Two weeks ago, southern England was hit by heavy snowfalls. People from other parts of the world where deep snow is a permanent feature in winter must laugh at our inability to cope, as schools, shops, and businesses closed in the face of a few inches of the white stuff. The children loved it, of course, and we made our annual sledging trip to St Catherine’s Hill. The hill, just outside Winchester, has a place in the history of football, as it was here that Winchester College’s unique version of the game claims its origins. When the snow comes, though, no-one cares about that, as the slopes are taken over by hundreds of people sledging. With the schools closed, children and their parents were out in force, augmented by students from the University and the Art School who were happy to take the afternoon off. It had a genuine community feeling of a town at play. The sledges on display ranged from proper purpose-built ones, many of them bought in a hurry from the city’s only sport shop that managed to stay open on the snowy day, through to homemade efforts and improvised craft: fertiliser sacks, laundry baskets, and even tea trays that looked as though they may have been borrowed from the Art School’s canteen all did service.
The afternoon struck me as deeply torn in time. On the one hand, this kind of play depended on all sorts of features of modern life, from the mass produced sledges in dura
ble plastics through to the comfortable clothes that kept us all warm. In other ways, it was almost pre-industrial. The time discipline of the normal school and office day was overturned, and we were out as a community, playing in natural spaces rather than the cultural spaces of stadiums or playgrounds, and the play was made possible only by the weather.

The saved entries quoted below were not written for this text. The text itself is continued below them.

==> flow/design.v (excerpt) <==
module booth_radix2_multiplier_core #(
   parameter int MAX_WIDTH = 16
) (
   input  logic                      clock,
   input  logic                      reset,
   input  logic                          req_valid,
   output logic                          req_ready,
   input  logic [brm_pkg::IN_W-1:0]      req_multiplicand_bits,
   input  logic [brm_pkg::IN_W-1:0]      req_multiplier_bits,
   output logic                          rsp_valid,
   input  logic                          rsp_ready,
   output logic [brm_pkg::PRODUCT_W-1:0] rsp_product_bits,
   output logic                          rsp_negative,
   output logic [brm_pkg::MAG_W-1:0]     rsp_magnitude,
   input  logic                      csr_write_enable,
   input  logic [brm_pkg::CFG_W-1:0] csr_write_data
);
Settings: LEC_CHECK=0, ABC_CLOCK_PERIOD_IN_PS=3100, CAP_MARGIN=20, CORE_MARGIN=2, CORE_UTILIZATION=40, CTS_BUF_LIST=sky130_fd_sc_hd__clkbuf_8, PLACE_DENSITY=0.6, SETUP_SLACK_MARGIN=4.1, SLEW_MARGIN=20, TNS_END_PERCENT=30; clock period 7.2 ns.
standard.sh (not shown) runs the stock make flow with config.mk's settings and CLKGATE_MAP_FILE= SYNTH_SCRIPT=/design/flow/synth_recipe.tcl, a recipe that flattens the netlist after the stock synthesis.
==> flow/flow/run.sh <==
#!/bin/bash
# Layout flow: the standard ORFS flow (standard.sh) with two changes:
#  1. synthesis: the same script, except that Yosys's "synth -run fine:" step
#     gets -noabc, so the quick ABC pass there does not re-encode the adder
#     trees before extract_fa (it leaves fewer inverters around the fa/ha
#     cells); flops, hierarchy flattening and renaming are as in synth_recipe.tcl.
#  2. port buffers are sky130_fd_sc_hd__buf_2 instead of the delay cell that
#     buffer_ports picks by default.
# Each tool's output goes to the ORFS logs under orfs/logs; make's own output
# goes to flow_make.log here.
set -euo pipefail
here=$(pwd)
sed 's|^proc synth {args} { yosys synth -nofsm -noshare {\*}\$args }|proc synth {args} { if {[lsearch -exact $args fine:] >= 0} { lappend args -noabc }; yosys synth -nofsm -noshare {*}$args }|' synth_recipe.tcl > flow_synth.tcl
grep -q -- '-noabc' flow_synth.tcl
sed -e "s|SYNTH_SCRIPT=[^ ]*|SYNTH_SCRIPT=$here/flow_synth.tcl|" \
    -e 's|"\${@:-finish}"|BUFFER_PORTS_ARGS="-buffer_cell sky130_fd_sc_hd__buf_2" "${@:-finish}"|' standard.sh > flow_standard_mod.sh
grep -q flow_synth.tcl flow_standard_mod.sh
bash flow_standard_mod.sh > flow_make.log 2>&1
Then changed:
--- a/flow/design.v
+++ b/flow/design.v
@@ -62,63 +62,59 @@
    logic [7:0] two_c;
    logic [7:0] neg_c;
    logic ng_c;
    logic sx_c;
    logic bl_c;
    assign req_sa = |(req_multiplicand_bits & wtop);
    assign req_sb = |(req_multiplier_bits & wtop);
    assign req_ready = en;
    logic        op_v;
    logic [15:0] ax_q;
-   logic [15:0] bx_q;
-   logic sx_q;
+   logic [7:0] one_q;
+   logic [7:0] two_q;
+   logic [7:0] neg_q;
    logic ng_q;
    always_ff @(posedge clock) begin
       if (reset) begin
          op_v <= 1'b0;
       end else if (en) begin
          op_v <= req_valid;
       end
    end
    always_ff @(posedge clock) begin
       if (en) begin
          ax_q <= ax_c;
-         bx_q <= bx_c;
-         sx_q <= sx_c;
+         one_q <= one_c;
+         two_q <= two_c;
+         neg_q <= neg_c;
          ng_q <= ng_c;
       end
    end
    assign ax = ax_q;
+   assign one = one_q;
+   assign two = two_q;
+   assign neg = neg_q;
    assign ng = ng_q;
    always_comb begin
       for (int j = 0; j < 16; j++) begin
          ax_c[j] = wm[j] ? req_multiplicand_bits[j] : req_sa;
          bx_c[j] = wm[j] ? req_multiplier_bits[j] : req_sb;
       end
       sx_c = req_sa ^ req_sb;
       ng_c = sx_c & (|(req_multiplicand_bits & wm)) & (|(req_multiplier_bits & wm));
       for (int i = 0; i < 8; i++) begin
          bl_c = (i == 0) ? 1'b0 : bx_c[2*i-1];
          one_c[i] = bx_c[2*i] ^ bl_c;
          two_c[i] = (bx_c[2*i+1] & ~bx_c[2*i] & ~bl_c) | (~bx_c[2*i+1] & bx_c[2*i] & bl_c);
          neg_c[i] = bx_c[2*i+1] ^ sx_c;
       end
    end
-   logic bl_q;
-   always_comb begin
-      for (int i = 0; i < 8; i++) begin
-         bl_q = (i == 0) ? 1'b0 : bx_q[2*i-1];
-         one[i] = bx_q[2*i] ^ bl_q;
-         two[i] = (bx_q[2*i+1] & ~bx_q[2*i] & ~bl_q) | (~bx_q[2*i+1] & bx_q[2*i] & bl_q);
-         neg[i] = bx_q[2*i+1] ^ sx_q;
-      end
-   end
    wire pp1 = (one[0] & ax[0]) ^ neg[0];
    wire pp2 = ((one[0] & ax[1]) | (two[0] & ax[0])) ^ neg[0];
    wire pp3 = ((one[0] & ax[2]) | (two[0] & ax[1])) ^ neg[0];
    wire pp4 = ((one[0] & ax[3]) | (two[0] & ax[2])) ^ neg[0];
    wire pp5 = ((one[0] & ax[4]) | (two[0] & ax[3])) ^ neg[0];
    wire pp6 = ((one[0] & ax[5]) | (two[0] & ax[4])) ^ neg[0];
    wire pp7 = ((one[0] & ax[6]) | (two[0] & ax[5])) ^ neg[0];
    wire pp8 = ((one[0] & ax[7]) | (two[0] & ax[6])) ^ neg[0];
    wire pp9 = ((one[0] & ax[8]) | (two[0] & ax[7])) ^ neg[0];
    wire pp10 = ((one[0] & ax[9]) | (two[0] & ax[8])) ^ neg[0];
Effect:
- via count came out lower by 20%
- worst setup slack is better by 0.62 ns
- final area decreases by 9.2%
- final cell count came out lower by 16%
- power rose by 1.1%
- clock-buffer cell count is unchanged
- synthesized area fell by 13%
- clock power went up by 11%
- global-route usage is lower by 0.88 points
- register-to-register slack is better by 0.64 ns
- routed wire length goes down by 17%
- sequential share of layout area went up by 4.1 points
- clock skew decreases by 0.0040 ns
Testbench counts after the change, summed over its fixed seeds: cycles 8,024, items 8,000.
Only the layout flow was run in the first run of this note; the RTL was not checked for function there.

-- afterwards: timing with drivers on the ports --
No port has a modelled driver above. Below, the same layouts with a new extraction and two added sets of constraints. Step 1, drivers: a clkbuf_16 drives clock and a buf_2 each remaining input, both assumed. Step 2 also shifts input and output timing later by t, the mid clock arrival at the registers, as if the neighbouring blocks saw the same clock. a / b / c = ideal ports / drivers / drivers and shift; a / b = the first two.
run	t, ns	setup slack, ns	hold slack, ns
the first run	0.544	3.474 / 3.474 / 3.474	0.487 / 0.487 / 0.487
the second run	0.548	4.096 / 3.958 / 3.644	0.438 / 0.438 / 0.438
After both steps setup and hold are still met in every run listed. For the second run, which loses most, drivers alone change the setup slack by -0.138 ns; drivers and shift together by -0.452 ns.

The fact that many people improvised their sledges – the tea trays and fertiliser sacks – only added to the sense that this was an old way of playing.
It reminded me strongly of a painting by Pieter Bruegel the Elder that I use in my sports history classes. Winter Landscape with Skaters and Bird Trap, painted in 1565 and now in the Musées Royaux des Beaux-Arts, Brussels, shows a snowy scene in which the townspeople have taken to the frozen river to play. Some skate, others play on sledges, some play a game that looks a lot like curling, while the group in the bottom left-hand corner are playing a golf-like game on the ice. Leaving aside any allegorical meanings the painting has, it is a wonderful representation of spontaneous play using improvised equipment, found spaces, and the weather. It’s too easy to think of our ways of playing as purely modern, and it’s useful every now and then to sit back and recognise some ways of playing that transcend time and culture.